- _TASK BRIEF_:
Write out again, exactly, the lines below starting at the one with "input wire logic [$bits(pif_i.Index26_D)-1:0]" and ending at the one with "export SDC_FILE = /design/constraint.sdc".

- _MATERIALS PROVIDED_:
File: src/rtl/pc_next_unit_if.sv
// Fetch-side bundle between the ID stage/hazard unit and the PC register.
// Carries the redirect request from ID and returns the IF fetch address.
interface pc_next_unit_if;
    logic        stall;
    logic [1:0]  PCSel;
    logic        Branch;
    logic [31:0] PC_D;
    logic [15:0] Imm16_D;
    logic [25:0] Index26_D;
    logic [31:0] RS_D;
    logic [31:0] PC_F;
    logic [31:0] PC4_F;
    logic        Misalign_F;
    logic [31:0] BrTotal;
    logic [31:0] BrTaken;

    modport master (
        output stall, PCSel, Branch, PC_D, Imm16_D, Index26_D, RS_D,
        input  PC_F, PC4_F, Misalign_F, BrTotal, BrTaken
    );

    modport slave (
        input  stall, PCSel, Branch, PC_D, Imm16_D, Index26_D, RS_D,
        output PC_F, PC4_F, Misalign_F, BrTotal, BrTaken
    );
endinterface

File: src/rtl/pc_next_unit.sv
// PC register and next-PC select; redirects resolve in ID with one delay slot.
// Define PC_BRANCH_STAT_EN to build the BrTotal/BrTaken branch counters.
module pc_next_unit #(
    parameter logic [31:0] RESET_PC = 32'h0000_3000
) (
    input  logic              clk,
    input  logic              reset,
    pc_next_unit_if.slave     pif
);
    logic [31:0] pc_q;
    logic        mis_q;
    logic [31:0] pc4;
    logic [31:0] br_tgt;
    logic [31:0] j_tgt;
    logic [31:0] nxt;
    logic        is_br;

    assign pc4    = pc_q + 32'd4;
    assign is_br  = (pif.PCSel == 2'b01);
    assign br_tgt = pif.PC_D + 32'd4
                  + {{14{pif.Imm16_D[15]}}, pif.Imm16_D, 2'b00};
    assign j_tgt  = {pif.PC_D[31:28], pif.Index26_D, 2'b00};

    always_comb begin
        nxt = pc4;
        unique case (1'b1)
            (is_br && pif.Branch):   nxt = br_tgt;
            (pif.PCSel == 2'b10):    nxt = j_tgt;
            (pif.PCSel == 2'b11):    nxt = pif.RS_D;
            default:                 nxt = pc4;
        endcase
    end

    // Misaligned targets are still loaded; the flag is for the exception logic.
    always_ff @(posedge clk) begin
        if (reset) begin
            pc_q  <= RESET_PC;
            mis_q <= 1'b0;
        end else if (!pif.stall) begin
            pc_q  <= nxt;
            mis_q <= |nxt[1:0];
        end
    end

    assign pif.PC_F       = pc_q;
    assign pif.PC4_F      = pc4;
    assign pif.Misalign_F = mis_q;

`ifdef PC_BRANCH_STAT_EN
    logic [31:0] tot_q;
    logic [31:0] tak_q;

    always_ff @(posedge clk) begin
        if (reset) begin
            tot_q <= 32'h0;
            tak_q <= 32'h0;
        end else if (!pif.stall && is_br) begin
            tot_q <= tot_q + 32'd1;
            if (pif.Branch)
                tak_q <= tak_q + 32'd1;
        end
    end

    assign pif.BrTotal = tot_q;
    assign pif.BrTaken = tak_q;
`else
    assign pif.BrTotal = 32'h0;
    assign pif.BrTaken = 32'h0;
`endif
endmodule

File: src/flat_wrapper.sv
// flat-port wrapper written by rule: the top's interface ports become plain ports
module pc_next_unit_flat 
#(
    parameter logic [31:0] RESET_PC = 32'h0000_3000
)
  (clk, reset, pif_stall, pif_PCSel, pif_Branch, pif_PC_D, pif_Imm16_D, pif_Index26_D, pif_RS_D, pif_PC_F, pif_PC4_F, pif_Misalign_F, pif_BrTotal, pif_BrTaken);
  pc_next_unit_if pif_i ();
  input  logic clk;
  input  logic reset;
  input wire logic [$bits(pif_i.stall)-1:0] pif_stall;
  input wire logic [$bits(pif_i.PCSel)-1:0] pif_PCSel;
  input wire logic [$bits(pif_i.Branch)-1:0] pif_Branch;
  input wire logic [$bits(pif_i.PC_D)-1:0] pif_PC_D;
  input wire logic [$bits(pif_i.Imm16_D)-1:0] pif_Imm16_D;
  input wire logic [$bits(pif_i.Index26_D)-1:0] pif_Index26_D;
  input wire logic [$bits(pif_i.RS_D)-1:0] pif_RS_D;
  output wire logic [$bits(pif_i.PC_F)-1:0] pif_PC_F;
  output wire logic [$bits(pif_i.PC4_F)-1:0] pif_PC4_F;
  output wire logic [$bits(pif_i.Misalign_F)-1:0] pif_Misalign_F;
  output wire logic [$bits(pif_i.BrTotal)-1:0] pif_BrTotal;
  output wire logic [$bits(pif_i.BrTaken)-1:0] pif_BrTaken;
  assign pif_i.stall = pif_stall;
  assign pif_i.PCSel = pif_PCSel;
  assign pif_i.Branch = pif_Branch;
  assign pif_i.PC_D = pif_PC_D;
  assign pif_i.Imm16_D = pif_Imm16_D;
  assign pif_i.Index26_D = pif_Index26_D;
  assign pif_i.RS_D = pif_RS_D;
  assign pif_PC_F = pif_i.PC_F;
  assign pif_PC4_F = pif_i.PC4_F;
  assign pif_Misalign_F = pif_i.Misalign_F;
  assign pif_BrTotal = pif_i.BrTotal;
  assign pif_BrTaken = pif_i.BrTaken;
  pc_next_unit #(.RESET_PC(RESET_PC)) u_core (.clk(clk), .reset(reset), .pif(pif_i));
endmodule
File: config.mk
export PLATFORM = sky130hd
export DESIGN_NAME = pc_next_unit_flat
export DESIGN_NICKNAME = d
export VERILOG_FILES = /design/src/rtl/pc_next_unit_if.sv /design/src/rtl/pc_next_unit.sv /design/src/flat_wrapper.sv
export SDC_FILE = /design/constraint.sdc
export NUM_CORES = 1
export LEC_CHECK = 0
export BUFFER_PORTS_ARGS = -buffer_cell sky130_fd_sc_hd__clkbuf_2
export CAP_MARGIN = 20
export CORE_AREA = 5 5 122 124
export CTS_BUF_LIST = sky130_fd_sc_hd__clkbuf_4
export DETAILED_ROUTE_END_ITERATION = 12
export DIE_AREA = 0 0 127 129
export PLACE_DENSITY = 0.78
export SYNTH_ARGS = -nofsm -noshare
export SYNTH_HDL_FRONTEND = slang
export SYNTH_SLANG_ARGS = --single-unit
File: constraint.sdc
create_clock -name clk -period 3.7 [get_ports clk]
set_input_delay 0.37 -clock clk [delete_from_list [all_inputs] [get_ports clk]]
set_output_delay 0.37 -clock clk [all_outputs]
set_load 0.005 [all_outputs]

- _WRITTEN ANSWER_:
  input wire logic [$bits(pif_i.Index26_D)-1:0] pif_Index26_D;
  input wire logic [$bits(pif_i.RS_D)-1:0] pif_RS_D;
  output wire logic [$bits(pif_i.PC_F)-1:0] pif_PC_F;
  output wire logic [$bits(pif_i.PC4_F)-1:0] pif_PC4_F;
  output wire logic [$bits(pif_i.Misalign_F)-1:0] pif_Misalign_F;
  output wire logic [$bits(pif_i.BrTotal)-1:0] pif_BrTotal;
  output wire logic [$bits(pif_i.BrTaken)-1:0] pif_BrTaken;
  assign pif_i.stall = pif_stall;
  assign pif_i.PCSel = pif_PCSel;
  assign pif_i.Branch = pif_Branch;
  assign pif_i.PC_D = pif_PC_D;
  assign pif_i.Imm16_D = pif_Imm16_D;
  assign pif_i.Index26_D = pif_Index26_D;
  assign pif_i.RS_D = pif_RS_D;
  assign pif_PC_F = pif_i.PC_F;
  assign pif_PC4_F = pif_i.PC4_F;
  assign pif_Misalign_F = pif_i.Misalign_F;
  assign pif_BrTotal = pif_i.BrTotal;
  assign pif_BrTaken = pif_i.BrTaken;
  pc_next_unit #(.RESET_PC(RESET_PC)) u_core (.clk(clk), .reset(reset), .pif(pif_i));
endmodule
File: config.mk
export PLATFORM = sky130hd
export DESIGN_NAME = pc_next_unit_flat
export DESIGN_NICKNAME = d
export VERILOG_FILES = /design/src/rtl/pc_next_unit_if.sv /design/src/rtl/pc_next_unit.sv /design/src/flat_wrapper.sv
export SDC_FILE = /design/constraint.sdc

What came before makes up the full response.